== Exercise goal ==
The word "else" occurs in some lines of the data. Return each such line.

== Available records ==
■ ■ ■

File: src/hw/asps_screener.sv
`timescale 1ns/1ps
module asps_screener
   import asps_pkg::*;
#(
   parameter int TICK_CYCLES = TICK_CYC
)(
   // clock and reset
   input  wire logic              clk_i,
   input  wire logic              reset_n_i,
   // parsed packet header
   input  wire logic              pkt_valid_i,
   output logic                   pkt_ready_o,
   input  wire logic [PORT_W-1:0] pkt_port_i,
   input  wire logic [47:0]       pkt_smac_i,
   input  wire logic [47:0]       pkt_dmac_i,
   input  wire logic              pkt_is_arp_i,
   input  wire logic              pkt_is_ip_i,
   input  wire logic [31:0]       pkt_sip_i,
   input  wire logic [31:0]       pkt_dip_i,
   input  wire logic [7:0]        pkt_proto_i,
   input  wire logic [15:0]       pkt_sport_i,
   input  wire logic [15:0]       pkt_dport_i,
   input  wire logic [5:0]        pkt_tcp_flags_i,
   input  wire logic [7:0]        pkt_tcp_hlen_i,
   input  wire logic [15:0]       pkt_len_i,
   input  wire logic              pkt_frag_mf_i,
   input  wire logic [12:0]       pkt_frag_off_i,
   input  wire logic [15:0]       pkt_ip_pay_i,
   // verdict
   output logic                   verdict_valid_o,
   output logic                   verdict_drop_o,
   output logic                   verdict_mal_o,
   output logic                   verdict_blk_o,
   // malformed-packet checks
   input  wire logic              chk_all_i,
   input  wire logic              chk_ip_land_i,
   input  wire logic              chk_mac_land_i,
   input  wire logic              equal_l4_port_check_i,
   input  wire logic              chk_icmp_size_i,
   input  wire logic [15:0]       icmp_max_len_i,
   input  wire logic              chk_tcp_flags_i,
   input  wire logic              chk_tcp_short_i,
   input  wire logic [7:0]        tcp_min_hdr_i,
   input  wire logic              first_fragment_check_i,
   // source filter
   input  wire logic              flt_en_i,
   input  wire logic              flt_hybrid_i,
   input  wire logic              flt_arp_i,
   input  wire logic              flt_igmp_i,
   input  wire logic              flt_ip_i,
   input  wire logic [15:0]       flt_period_i,
   input  wire logic [CNT_W-1:0]  flt_thr_i,
   input  wire logic [15:0]       flt_block_time_i,
   input  wire logic              poll_autofit_i,
   input  wire logic [15:0]       poll_period_i,
   input  wire logic [CNT_W-1:0]  poll_thr_i,
   // status
   output logic [4:0]             hyb_used_o,
   output logic                   flt_busy_o
);
   asps_st_e         st_ff, nxt_st;
   logic [TICK_W-1:0] tick_ff, nxt_tick;
   logic [15:0]      per_ff, nxt_per;
   logic [IDX_W-1:0] sw_ff, nxt_sw;
   logic             sec_ff, nxt_sec, clr_ff, nxt_clr, wipe_ff, nxt_wipe, en_d_ff;
   logic [4:0]       hyb_ff, nxt_hyb;
   logic [KEY_W-1:0] kmac_ff, nxt_kmac, kip_ff, nxt_kip;
   logic             arp_ff, nxt_arp, ip_ff, nxt_ip, igmp_ff, nxt_igmp;
   logic             mal_ff, nxt_mal;
   logic             vv_ff, nxt_vv, vd_ff, nxt_vd, vm_ff, nxt_vm, vb_ff, nxt_vb;
   logic [IDX_W-1:0] ra_mac, ra_ip, wa_mac, wa_ip;
   logic             we_mac, we_ip;
   asps_ent_s        rd_mac, rd_ip, wd_mac, wd_ip;
   logic [CNT_W-1:0] eff_pthr;
   logic [15:0]      eff_pper;
   logic             sec_now, per_end, ck_tcp, ck_udp, ck_icmp, ck_igmp;
   logic             hit_mac, hit_ip, hyb_ok_mac, hyb_ok_ip, new_mac, new_ip;
   logic             rel_mac, rel_ip, cnt_ip;

   function automatic logic [IDX_W-1:0] hash(input logic [KEY_W-1:0] k);
      logic [IDX_W-1:0] h;
      h = '0;
      for (int i = 0; i < KEY_W; i += IDX_W) begin
         h = h ^ k[i +: IDX_W];
      end
      return h;
   endfunction

   function automatic logic bad_flags(input logic [5:0] f);
      bad_flags = (f == 6'h00) || (f[FL_SYN] && f[FL_FIN]) ||
                  (f[FL_SYN] && f[FL_RST]) || (f[FL_FIN] && !f[FL_ACK]);
   endfunction

   // count one packet for a source and detect it
   function automatic asps_ent_s count_ent(input asps_ent_s e0, input logic [KEY_W-1:0] k,
                                           input logic t, input logic hok,
                                           input logic [CNT_W-1:0] thr,
                                           input logic [15:0] btime,
                                           input logic [15:0] pper);
      asps_ent_s e;
      e = e0;
      if (!(e.vld && e.key == k) && e.vld && e.blk) begin
         // index held by another blocked source: that block is not displaced
         e = e0;
      end else begin
         if (!(e.vld && e.key == k)) begin
            e = '0;
            e.vld = 1'b1;
            e.key = k;
         end
         if (!e.blk) begin
            e.typ = t;
         end
         if (e.cnt != '1) begin
            e.cnt = e.cnt + 1'b1;
         end
         if (!e.blk && e.cnt > thr) begin
            e.blk = 1'b1;
            e.hyb = hok;
            e.tmr = hok ? pper : btime;
            e.cnt = '0;
         end
      end
      return e;
   endfunction

   // per-second ageing of one entry
   function automatic asps_ent_s age_ent(input asps_ent_s e0, input logic sec,
                                         input logic clr, input logic wipe,
                                         input logic [CNT_W-1:0] pthr,
                                         input logic [15:0] pper);
      asps_ent_s e;
      e = e0;
      if (wipe) begin
         e.vld = 1'b0;
         e.blk = 1'b0;
      end else if (e.vld && e.blk) begin
         if (sec) begin
            if (e.tmr <= 16'h0001) begin
               if (e.hyb && e.cnt > pthr) begin
                  e.tmr = pper;
               end else begin
                  e.blk = 1'b0;
                  e.hyb = 1'b0;
               end
               e.cnt = '0;
            end else begin
               e.tmr = e.tmr - 16'h0001;
            end
         end
      end else if (clr) begin
         e.cnt = '0;
      end
      return e;
   endfunction

   function automatic logic ck(input logic en);
      ck = chk_all_i || en;
   endfunction

   asps_mem u_mac_tab (
      .clk_i     (clk_i),
      .reset_n_i (reset_n_i),
      .rd_addr_i (ra_mac),
      .rd_data_o (rd_mac),
      .wr_en_i   (we_mac),
      .wr_addr_i (wa_mac),
      .wr_data_i (wd_mac)
   );

   asps_mem u_ip_tab (
      .clk_i     (clk_i),
      .reset_n_i (reset_n_i),
      .rd_addr_i (ra_ip),
      .rd_data_o (rd_ip),
      .wr_en_i   (we_ip),
      .wr_addr_i (wa_ip),
      .wr_data_i (wd_ip)
   );

   always_comb begin
      eff_pthr = poll_autofit_i ?
                 CNT_W'((18'(flt_thr_i) * 18'(POLL_NUM)) >> POLL_SHR) : poll_thr_i;
      eff_pper = poll_autofit_i ? flt_period_i : poll_period_i;
      sec_now  = (tick_ff == TICK_W'(TICK_CYCLES - 1));
      per_end  = sec_now && (per_ff + 16'h0001 >= flt_period_i);
      ck_tcp   = pkt_is_ip_i && pkt_proto_i == PROTO_TCP;
      ck_udp   = pkt_is_ip_i && pkt_proto_i == PROTO_UDP;
      ck_icmp  = pkt_is_ip_i && pkt_proto_i == PROTO_ICMP;
      ck_igmp  = pkt_is_ip_i && pkt_proto_i == PROTO_IGMP;
      // entries used for a packet decision, before this packet's update
      hit_mac  = rd_mac.vld && rd_mac.blk && rd_mac.key == kmac_ff;
      hit_ip   = rd_ip.vld && rd_ip.blk && rd_ip.key == kip_ff;
      cnt_ip   = flt_igmp_i ? igmp_ff : (flt_ip_i && ip_ff);
      hyb_ok_mac = flt_hybrid_i && hyb_ff < HYB_MAX;
      new_mac  = 1'b0;
      new_ip   = 1'b0;
      rel_mac  = 1'b0;
      rel_ip   = 1'b0;
      ra_mac   = hash({pkt_port_i, pkt_smac_i});
      ra_ip    = hash({pkt_port_i, 16'h0000, pkt_sip_i});
      we_mac   = 1'b0;
      we_ip    = 1'b0;
      wa_mac   = hash(kmac_ff);
      wa_ip    = hash(kip_ff);
      wd_mac   = rd_mac;
      wd_ip    = rd_ip;
      hyb_ok_ip = 1'b0;
      nxt_st   = st_ff;
      nxt_tick = sec_now ? '0 : tick_ff + 1'b1;
      nxt_per  = flt_en_i ? (per_end ? 16'h0000 : per_ff + 16'(sec_now)) : 16'h0000;
      nxt_sw   = sw_ff;
      nxt_sec  = sec_ff;
      nxt_clr  = clr_ff;
      nxt_wipe = wipe_ff;
      nxt_hyb  = hyb_ff;
      nxt_kmac = kmac_ff;
      nxt_kip  = kip_ff;
      nxt_arp  = arp_ff;
      nxt_ip   = ip_ff;
      nxt_igmp = igmp_ff;
      nxt_mal  = mal_ff;
      nxt_vv   = 1'b0;
      nxt_vd   = vd_ff;
      nxt_vm   = vm_ff;
      nxt_vb   = vb_ff;
      case (st_ff)
         ASPS_IDLE: begin
            if (sec_ff || clr_ff || wipe_ff) begin
               ra_mac = sw_ff;
               ra_ip  = sw_ff;
               nxt_st = ASPS_SWEEP;
            end else if (pkt_valid_i) begin
               nxt_kmac = {pkt_port_i, pkt_smac_i};
               nxt_kip  = {pkt_port_i, 16'h0000, pkt_sip_i};
               nxt_arp  = pkt_is_arp_i;
               nxt_ip   = pkt_is_ip_i;
               nxt_igmp = ck_igmp;
               nxt_mal  =
                  (ck(chk_ip_land_i) && pkt_is_ip_i && pkt_sip_i == pkt_dip_i) ||
                  (ck(chk_mac_land_i) && pkt_smac_i == pkt_dmac_i) ||
                  (ck(equal_l4_port_check_i) && (ck_tcp || ck_udp) &&
                   pkt_sport_i == pkt_dport_i) ||
                  (ck(chk_icmp_size_i) && ck_icmp && pkt_len_i > icmp_max_len_i) ||
                  (ck(chk_tcp_flags_i) && ck_tcp && bad_flags(pkt_tcp_flags_i)) ||
                  (ck(chk_tcp_short_i) && ck_tcp && pkt_tcp_hlen_i <= tcp_min_hdr_i) ||
                  (ck(first_fragment_check_i) && pkt_is_ip_i && pkt_frag_mf_i &&
                   pkt_frag_off_i == 13'h0000 &&
                   pkt_ip_pay_i < (ck_tcp ? TCP_HDR_B : L4_HDR_B));
               nxt_st   = ASPS_LOOK;
            end
         end
         ASPS_LOOK: begin
            nxt_vv = 1'b1;
            nxt_vm = mal_ff;
            // a hybrid block only stops its own attack type
            nxt_vb = flt_en_i && (
                     (hit_mac && (!rd_mac.hyb || arp_ff)) ||
                     (hit_ip && ip_ff && (!rd_ip.hyb ||
                      (rd_ip.typ == TYP_IP) || igmp_ff)));
            nxt_vd = mal_ff || nxt_vb;
            if (flt_en_i && flt_arp_i && arp_ff) begin
               we_mac  = 1'b1;
               wd_mac  = count_ent(rd_mac, kmac_ff, TYP_IP, hyb_ok_mac, flt_thr_i,
                                   flt_block_time_i, eff_pper);
               new_mac = wd_mac.blk && wd_mac.hyb && !(hit_mac && rd_mac.hyb);
            end
            hyb_ok_ip = flt_hybrid_i && (hyb_ff + 5'(new_mac)) < HYB_MAX;
            if (flt_en_i && cnt_ip) begin
               we_ip  = 1'b1;
               wd_ip  = count_ent(rd_ip, kip_ff, flt_igmp_i ? TYP_IGMP : TYP_IP, hyb_ok_ip,
                                  flt_thr_i, flt_block_time_i, eff_pper);
               new_ip = wd_ip.blk && wd_ip.hyb && !(hit_ip && rd_ip.hyb);
            end
            nxt_hyb = hyb_ff + 5'(new_mac) + 5'(new_ip);
            nxt_st  = ASPS_IDLE;
         end
         ASPS_SWEEP: begin
            we_mac  = 1'b1;
            we_ip   = 1'b1;
            wa_mac  = sw_ff;
            wa_ip   = sw_ff;
            wd_mac  = age_ent(rd_mac, sec_ff, clr_ff, wipe_ff, eff_pthr, eff_pper);
            wd_ip   = age_ent(rd_ip, sec_ff, clr_ff, wipe_ff, eff_pthr, eff_pper);
            rel_mac = rd_mac.vld && rd_mac.blk && rd_mac.hyb && !wd_mac.blk;
            rel_ip  = rd_ip.vld && rd_ip.blk && rd_ip.hyb && !wd_ip.blk;
            nxt_hyb = wipe_ff ? 5'h00 : hyb_ff - 5'(rel_mac) - 5'(rel_ip);
            nxt_sw  = sw_ff + 1'b1;
            if (sw_ff == IDX_W'(DEPTH - 1)) begin
               nxt_sec  = 1'b0;
               nxt_clr  = 1'b0;
               nxt_wipe = 1'b0;
            end
            nxt_st  = ASPS_IDLE;
         end
         default: begin
            nxt_st = ASPS_IDLE;
         end
      endcase
      // a new trigger wins over the end-of-sweep clear
      if (sec_now && flt_en_i) begin
         nxt_sec = 1'b1;
      end
      if (per_end && flt_en_i) begin
         nxt_clr = 1'b1;
      end
      if (en_d_ff && !flt_en_i) begin
         nxt_wipe = 1'b1;
      end
   end

   always_ff @(posedge clk_i) begin
      if (!reset_n_i) begin
         st_ff   <= ASPS_IDLE;
         tick_ff <= '0;
         per_ff  <= 16'h0000;
         sw_ff   <= '0;
         sec_ff  <= 1'b0;
         clr_ff  <= 1'b0;
         // table contents are unknown after power-up
         wipe_ff <= 1'b1;
         en_d_ff <= 1'b0;
         hyb_ff  <= 5'h00;
         kmac_ff <= '0;
         kip_ff  <= '0;
         arp_ff  <= 1'b0;
         ip_ff   <= 1'b0;
         igmp_ff <= 1'b0;
         mal_ff  <= 1'b0;
         vv_ff   <= 1'b0;
         vd_ff   <= 1'b0;
         vm_ff   <= 1'b0;
         vb_ff   <= 1'b0;
      end else begin
         st_ff   <= nxt_st;
         tick_ff <= nxt_tick;
         per_ff  <= nxt_per;
         sw_ff   <= nxt_sw;
         sec_ff  <= nxt_sec;
         clr_ff  <= nxt_clr;
         wipe_ff <= nxt_wipe;
         en_d_ff <= flt_en_i;
         hyb_ff  <= nxt_hyb;
         kmac_ff <= nxt_kmac;
         kip_ff  <= nxt_kip;
         arp_ff  <= nxt_arp;
         ip_ff   <= nxt_ip;
         igmp_ff <= nxt_igmp;
         mal_ff  <= nxt_mal;
         vv_ff   <= nxt_vv;
         vd_ff   <= nxt_vd;
         vm_ff   <= nxt_vm;
         vb_ff   <= nxt_vb;
      end
   end

   assign pkt_ready_o     = (st_ff == ASPS_IDLE) && !(sec_ff || clr_ff || wipe_ff);
   assign verdict_valid_o = vv_ff;
   assign verdict_drop_o  = vd_ff;
   assign verdict_mal_o   = vm_ff;
   assign verdict_blk_o   = vb_ff;
   assign hyb_used_o      = hyb_ff;
   assign flt_busy_o      = sec_ff || clr_ff || wipe_ff;
endmodule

■ ■ ■

== Completed task ==
      end else begin
      end else if (e.vld && e.blk) begin
               end else begin
            end else begin
      end else if (clr) begin
            end else if (pkt_valid_i) begin
      end else begin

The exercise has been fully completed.